Requirement: Only the lines containing the string "accepted" are needed; copy all of them from the listing.

Record extracts:
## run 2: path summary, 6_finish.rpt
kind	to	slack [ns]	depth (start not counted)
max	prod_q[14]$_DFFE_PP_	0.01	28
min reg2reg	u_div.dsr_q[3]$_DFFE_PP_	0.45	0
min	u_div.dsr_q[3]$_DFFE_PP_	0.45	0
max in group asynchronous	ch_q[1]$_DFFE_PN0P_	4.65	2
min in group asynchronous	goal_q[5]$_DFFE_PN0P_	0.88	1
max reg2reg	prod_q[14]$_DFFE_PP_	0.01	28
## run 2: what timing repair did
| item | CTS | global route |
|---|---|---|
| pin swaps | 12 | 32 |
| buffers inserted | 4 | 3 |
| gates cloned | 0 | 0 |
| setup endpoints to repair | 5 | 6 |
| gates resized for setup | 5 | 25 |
## src/rtl/fcma_pkg.sv

```systemverilog
// Shared types and constants for the four-channel moving average block.
`default_nettype none

package fcma_pkg;

    // Field widths
    localparam int SAMPLE_W = 16;
    localparam int CHANNELS = 4;
    localparam int COUNT_W  = 6;
    localparam int RING_W   = SAMPLE_W * CHANNELS;

    // Divider: quotient bits, divisor 2*n, partial remainder
    localparam int QUO_W    = 16;
    localparam int DEN_W    = COUNT_W + 1;
    localparam int REM_W    = DEN_W + 1;
    localparam int STEP_W   = 5;

    // Window length after reset
    localparam int WL_RESET = 5;

    // Controller to datapath commands
    typedef struct packed {
        logic capture;   // latch sample, read oldest ring entry
        logic update;    // update sums, fill count, pointer; write ring
        logic div_load;  // load dividers with rounded numerator and 2*n
        logic div_step;  // one restoring division step on all lanes
        logic out_load;  // move quotients to output registers
    } dp_cmd_t;

    // Datapath to controller status
    typedef struct packed {
        logic div_last;  // current step is the final quotient bit
    } dp_status_t;

endpackage

`default_nettype wire

```

## src/rtl/four_channel_moving_average.sv

```systemverilog
// An accepted sample runs through the update, divider load, divide and output
// states, and no new sample is taken before these end; the 16-step restoring
// divider (one quotient bit per cycle, four channel lanes) does the divide.
// A new sample is accepted while the previous result waits at the output.
// Reset (rst_n, async, active low): window length 5, sums, fill count and write
// pointer zero; the ring store is not cleared and no unwritten slot's data is used.
`default_nettype none

module four_channel_moving_average #(
    parameter int WINDOW_MAX = 32
) (
    input  wire logic                          clk,
    input  wire logic                          rst_n,
    input  wire logic                          window_length_we,
    input  wire logic [fcma_pkg::COUNT_W-1:0]  window_length,
    input  wire logic                          in_valid,
    output logic                               in_ready,
    input  wire logic [fcma_pkg::SAMPLE_W-1:0] co_sample,
    input  wire logic [fcma_pkg::SAMPLE_W-1:0] nox_sample,
    input  wire logic [fcma_pkg::SAMPLE_W-1:0] hc_sample,
    input  wire logic [fcma_pkg::SAMPLE_W-1:0] co2_sample,
    output logic                               out_valid,
    input  wire logic                          out_ready,
    output logic      [fcma_pkg::SAMPLE_W-1:0] co_mean,
    output logic      [fcma_pkg::SAMPLE_W-1:0] nox_mean,
    output logic      [fcma_pkg::SAMPLE_W-1:0] hc_mean,
    output logic      [fcma_pkg::SAMPLE_W-1:0] co2_mean,
    output logic      [fcma_pkg::COUNT_W-1:0]  samples_held
);

    import fcma_pkg::*;

    dp_cmd_t    cmd;
    dp_status_t status;

    fcma_ctrl u_ctrl (
        .clk       (clk),
        .rst_n     (rst_n),
        .in_valid  (in_valid),
        .out_ready (out_ready),
        .status    (status),
        .cmd       (cmd),
        .in_ready  (in_ready),
        .out_valid (out_valid)
    );

    fcma_datapath #(
        .WINDOW_MAX (WINDOW_MAX)
    ) u_datapath (
        .clk              (clk),
        .rst_n            (rst_n),
        .cmd              (cmd),
        .status           (status),
        .window_length_we (window_length_we),
        .window_length    (window_length),
        .co_sample        (co_sample),
        .nox_sample       (nox_sample),
        .hc_sample        (hc_sample),
        .co2_sample       (co2_sample),
        .co_mean          (co_mean),
        .nox_mean         (nox_mean),
        .hc_mean          (hc_mean),
        .co2_mean         (co2_mean),
        .samples_held     (samples_held)
    );

    // A transaction takes the block busy for its whole computation
    a_busy_after_accept: assert property (@(posedge clk) disable iff (!rst_n)
        in_valid && in_ready |=> !in_ready)
        else $error("input accepted while previous sample still in progress");

    // A pending result is never overwritten
    a_no_overwrite: assert property (@(posedge clk) disable iff (!rst_n)
        cmd.out_load |-> (!out_valid || out_ready))
        else $error("output registers loaded over an untaken result");

    // Commands are issued one at a time
    a_single_cmd: assert property (@(posedge clk) disable iff (!rst_n)
        $onehot0({cmd.capture, cmd.update, cmd.div_load, cmd.div_step, cmd.out_load}))
        else $error("more than one datapath command in a cycle");

    // Every mean is taken over at least one sample
    a_held_nonzero: assert property (@(posedge clk) disable iff (!rst_n)
        out_valid |-> (samples_held != '0))
        else $error("result presented with zero samples held");

endmodule

`default_nettype wire

```

## src/rtl/fcma_ram.sv

```systemverilog
// Generic simple dual-port RAM with registered read data.
`default_nettype none

module fcma_ram #(
    parameter int WIDTH  = 64,
    parameter int DEPTH  = 32,
    parameter int ADDR_W = (DEPTH > 1) ? $clog2(DEPTH) : 1
) (
    input  wire logic              clk,
    input  wire logic              we,
    input  wire logic [ADDR_W-1:0] waddr,
    input  wire logic [WIDTH-1:0]  wdata,
    input  wire logic              re,
    input  wire logic [ADDR_W-1:0] raddr,
    output logic      [WIDTH-1:0]  rdata
);

    logic [WIDTH-1:0] mem [DEPTH];

    // Write port
    always_ff @(posedge clk)
    begin
        if (we)
        begin
            mem[waddr] <= wdata;
        end
    end

    // Registered read port
    always_ff @(posedge clk)
    begin
        if (re)
        begin
            rdata <= mem[raddr];
        end
    end

endmodule

`default_nettype wire

```

## src/rtl/fcma_ctrl.sv

```systemverilog
// Sequencing state machine for the moving average block.
`default_nettype none

module fcma_ctrl (
    input  wire logic                clk,
    input  wire logic                rst_n,
    input  wire logic                in_valid,
    input  wire logic                out_ready,
    input  wire fcma_pkg::dp_status_t status,
    output fcma_pkg::dp_cmd_t        cmd,
    output logic                     in_ready,
    output logic                     out_valid
);

    import fcma_pkg::*;

    localparam logic [2:0] S_IDLE = 3'd0;
    localparam logic [2:0] S_READ = 3'd1;
    localparam logic [2:0] S_LOAD = 3'd2;
    localparam logic [2:0] S_DIV  = 3'd3;
    localparam logic [2:0] S_OUT  = 3'd4;

    logic [2:0] state_reg;
    logic [2:0] state_next;
    logic       out_valid_reg;
    logic       out_valid_next;

    assign in_ready  = (state_reg == S_IDLE);
    assign out_valid = out_valid_reg;

    // Next state and commands
    always_comb
    begin
        state_next = state_reg;
        cmd        = '0;
        case (state_reg)
            S_IDLE:
            begin
                if (in_valid)
                begin
                    cmd.capture = 1'b1;
                    state_next  = S_READ;
                end
            end
            S_READ:
            begin
                cmd.update = 1'b1;
                state_next = S_LOAD;
            end
            S_LOAD:
            begin
                cmd.div_load = 1'b1;
                state_next   = S_DIV;
            end
            S_DIV:
            begin
                cmd.div_step = 1'b1;
                if (status.div_last)
                begin
                    state_next = S_OUT;
                end
            end
            S_OUT:
            begin
                // hold the result until the previous one is taken
                if (!out_valid_reg || out_ready)
                begin
                    cmd.out_load = 1'b1;
                    state_next   = S_IDLE;
                end
            end
            default:
            begin
                state_next = S_IDLE;
            end
        endcase
    end

    // Output valid flag
    always_comb
    begin
        if (cmd.out_load)
        begin
            out_valid_next = 1'b1;
        end
        else if (out_ready)
        begin
            out_valid_next = 1'b0;
        end
        else
        begin
            out_valid_next = out_valid_reg;
        end
    end

    always_ff @(posedge clk or negedge rst_n)
    begin
        if (!rst_n)
        begin
            state_reg     <= S_IDLE;
            out_valid_reg <= 1'b0;
        end
        else
        begin
            state_reg     <= state_next;
            out_valid_reg <= out_valid_next;
        end
    end

endmodule

`default_nettype wire

```

## src/rtl/fcma_datapath.sv

```systemverilog
// Datapath: sample ring, running sums and four restoring dividers.
`default_nettype none

module fcma_datapath #(
    parameter int WINDOW_MAX = 32
) (
    input  wire logic                                  clk,
    input  wire logic                                  rst_n,
    input  wire fcma_pkg::dp_cmd_t                     cmd,
    output fcma_pkg::dp_status_t                       status,
    input  wire logic                                  window_length_we,
    input  wire logic [fcma_pkg::COUNT_W-1:0]          window_length,
    input  wire logic [fcma_pkg::SAMPLE_W-1:0]         co_sample,
    input  wire logic [fcma_pkg::SAMPLE_W-1:0]         nox_sample,
    input  wire logic [fcma_pkg::SAMPLE_W-1:0]         hc_sample,
    input  wire logic [fcma_pkg::SAMPLE_W-1:0]         co2_sample,
    output logic      [fcma_pkg::SAMPLE_W-1:0]         co_mean,
    output logic      [fcma_pkg::SAMPLE_W-1:0]         nox_mean,
    output logic      [fcma_pkg::SAMPLE_W-1:0]         hc_mean,
    output logic      [fcma_pkg::SAMPLE_W-1:0]         co2_mean,
    output logic      [fcma_pkg::COUNT_W-1:0]          samples_held
);

    import fcma_pkg::*;

    localparam int PTR_W  = (WINDOW_MAX > 1) ? $clog2(WINDOW_MAX) : 1;
    localparam int EXT_W  = PTR_W + 2;
    localparam int CNT_MAX = (1 << COUNT_W) - 1;
    localparam int WL_CAP = (WINDOW_MAX < CNT_MAX) ? WINDOW_MAX : CNT_MAX;
    localparam int SUM_W  = SAMPLE_W + $clog2(WL_CAP);
    localparam int NUM_W  = SUM_W + 1;

    // Control state
    logic [COUNT_W-1:0] wl_reg;
    logic [COUNT_W-1:0] wl_next;
    logic [COUNT_W-1:0] fill_reg;
    logic [COUNT_W-1:0] fill_next;
    logic [PTR_W-1:0]   wp_reg;
    logic [PTR_W-1:0]   wp_next;
    logic [SUM_W-1:0]   sum_reg  [CHANNELS];
    logic [SUM_W-1:0]   sum_next [CHANNELS];
    logic [STEP_W-1:0]  step_reg;
    logic [STEP_W-1:0]  step_next;

    // Payload
    logic [SAMPLE_W-1:0] samp_reg [CHANNELS];
    logic [DEN_W-1:0]    den_reg;
    logic [REM_W-1:0]    rem_reg  [CHANNELS];
    logic [QUO_W-1:0]    quo_reg  [CHANNELS];
    logic [SAMPLE_W-1:0] mean_reg [CHANNELS];
    logic [COUNT_W-1:0]  held_reg;

    logic                full;
    logic [EXT_W-1:0]    wp_ext;
    logic [EXT_W-1:0]    wl_ext;
    logic [EXT_W-1:0]    oldest_ext;
    logic [PTR_W-1:0]    oldest;
    logic [RING_W-1:0]   ring_wdata;
    logic [RING_W-1:0]   ring_rdata;

    assign full = (fill_reg >= wl_reg);

    // Slot of the sample leaving the window
    assign wp_ext     = EXT_W'(wp_reg);
    assign wl_ext     = EXT_W'(wl_reg);
    assign oldest_ext = (wp_ext >= wl_ext) ? (wp_ext - wl_ext)
                                           : (wp_ext + EXT_W'(WINDOW_MAX) - wl_ext);
    assign oldest     = oldest_ext[PTR_W-1:0];

    assign ring_wdata = {samp_reg[3], samp_reg[2], samp_reg[1], samp_reg[0]};

    fcma_ram #(
        .WIDTH (RING_W),
        .DEPTH (WINDOW_MAX)
    ) u_ring (
        .clk   (clk),
        .we    (cmd.update),
        .waddr (wp_reg),
        .wdata (ring_wdata),
        .re    (cmd.capture),
        .raddr (oldest),
        .rdata (ring_rdata)
    );

    // Window length write: saturate to 1..WL_CAP
    always_comb
    begin
        if (window_length == '0)
        begin
            wl_next = COUNT_W'(1);
        end
        else if (window_length > COUNT_W'(WL_CAP))
        begin
            wl_next = COUNT_W'(WL_CAP);
        end
        else
        begin
            wl_next = window_length;
        end
    end

    // History update: sums, fill count, write pointer; all cleared on a length write
    always_comb
    begin
        fill_next = fill_reg;
        wp_next   = wp_reg;
        for (int c = 0; c < CHANNELS; c++)
        begin
            sum_next[c] = sum_reg[c];
        end
        if (window_length_we)
        begin
            fill_next = '0;
            wp_next   = '0;
            for (int c = 0; c < CHANNELS; c++)
            begin
                sum_next[c] = '0;
            end
        end
        else if (cmd.update)
        begin
            fill_next = full ? fill_reg : fill_reg + COUNT_W'(1);
            wp_next   = (wp_reg == PTR_W'(WINDOW_MAX - 1)) ? '0 : wp_reg + PTR_W'(1);
            for (int c = 0; c < CHANNELS; c++)
            begin
                sum_next[c] = sum_reg[c] + SUM_W'(samp_reg[c])
                            - (full ? SUM_W'(ring_rdata[c*SAMPLE_W +: SAMPLE_W])
                                    : SUM_W'(0));
            end
        end
    end

    // Division step counter
    always_comb
    begin
        step_next = step_reg;
        if (cmd.div_load)
        begin
            step_next = '0;
        end
        else if (cmd.div_step)
        begin
            step_next = step_reg + STEP_W'(1);
        end
    end

    assign status.div_last = (step_reg == STEP_W'(QUO_W - 1));

    always_ff @(posedge clk or negedge rst_n)
    begin
        if (!rst_n)
        begin
            wl_reg   <= COUNT_W'(WL_RESET < WL_CAP ? WL_RESET : WL_CAP);
            fill_reg <= '0;
            wp_reg   <= '0;
            step_reg <= '0;
            for (int c = 0; c < CHANNELS; c++)
            begin
                sum_reg[c] <= '0;
            end
        end
        else
        begin
            if (window_length_we)
            begin
                wl_reg <= wl_next;
            end
            fill_reg <= fill_next;
            wp_reg   <= wp_next;
            step_reg <= step_next;
            for (int c = 0; c < CHANNELS; c++)
            begin
                sum_reg[c] <= sum_next[c];
            end
        end
    end

    // Sample capture
    always_ff @(posedge clk)
    begin
        if (cmd.capture)
        begin
            samp_reg[0] <= co_sample;
            samp_reg[1] <= nox_sample;
            samp_reg[2] <= hc_sample;
            samp_reg[3] <= co2_sample;
        end
    end

    // Restoring dividers: quotient = (2*sum + n) / (2*n), one bit per step
    always_ff @(posedge clk)
    begin
        logic [NUM_W-1:0] num;
        logic [REM_W-1:0] trial;
        logic             ge;
        if (cmd.div_load)
        begin
            den_reg <= {fill_reg, 1'b0};
            for (int c = 0; c < CHANNELS; c++)
            begin
                num        = {sum_reg[c], 1'b0} + NUM_W'(fill_reg);
                rem_reg[c] <= REM_W'(num[NUM_W-1:QUO_W]);
                quo_reg[c] <= num[QUO_W-1:0];
            end
        end
        else if (cmd.div_step)
        begin
            for (int c = 0; c < CHANNELS; c++)
            begin
                trial      = {rem_reg[c][REM_W-2:0], quo_reg[c][QUO_W-1]};
                ge         = (trial >= REM_W'(den_reg));
                rem_reg[c] <= ge ? (trial - REM_W'(den_reg)) : trial;
                quo_reg[c] <= {quo_reg[c][QUO_W-2:0], ge};
            end
        end
    end

    // Output registers
    always_ff @(posedge clk)
    begin
        if (cmd.out_load)
        begin
            for (int c = 0; c < CHANNELS; c++)
            begin
                mean_reg[c] <= quo_reg[c];
            end
            held_reg <= fill_reg;
        end
    end

    assign co_mean      = mean_reg[0];
    assign nox_mean     = mean_reg[1];
    assign hc_mean      = mean_reg[2];
    assign co2_mean     = mean_reg[3];
    assign samples_held = held_reg;

endmodule

`default_nettype wire

```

Exercise output:
// An accepted sample runs through the update, divider load, divide and output
// A new sample is accepted while the previous result waits at the output.
        else $error("input accepted while previous sample still in progress");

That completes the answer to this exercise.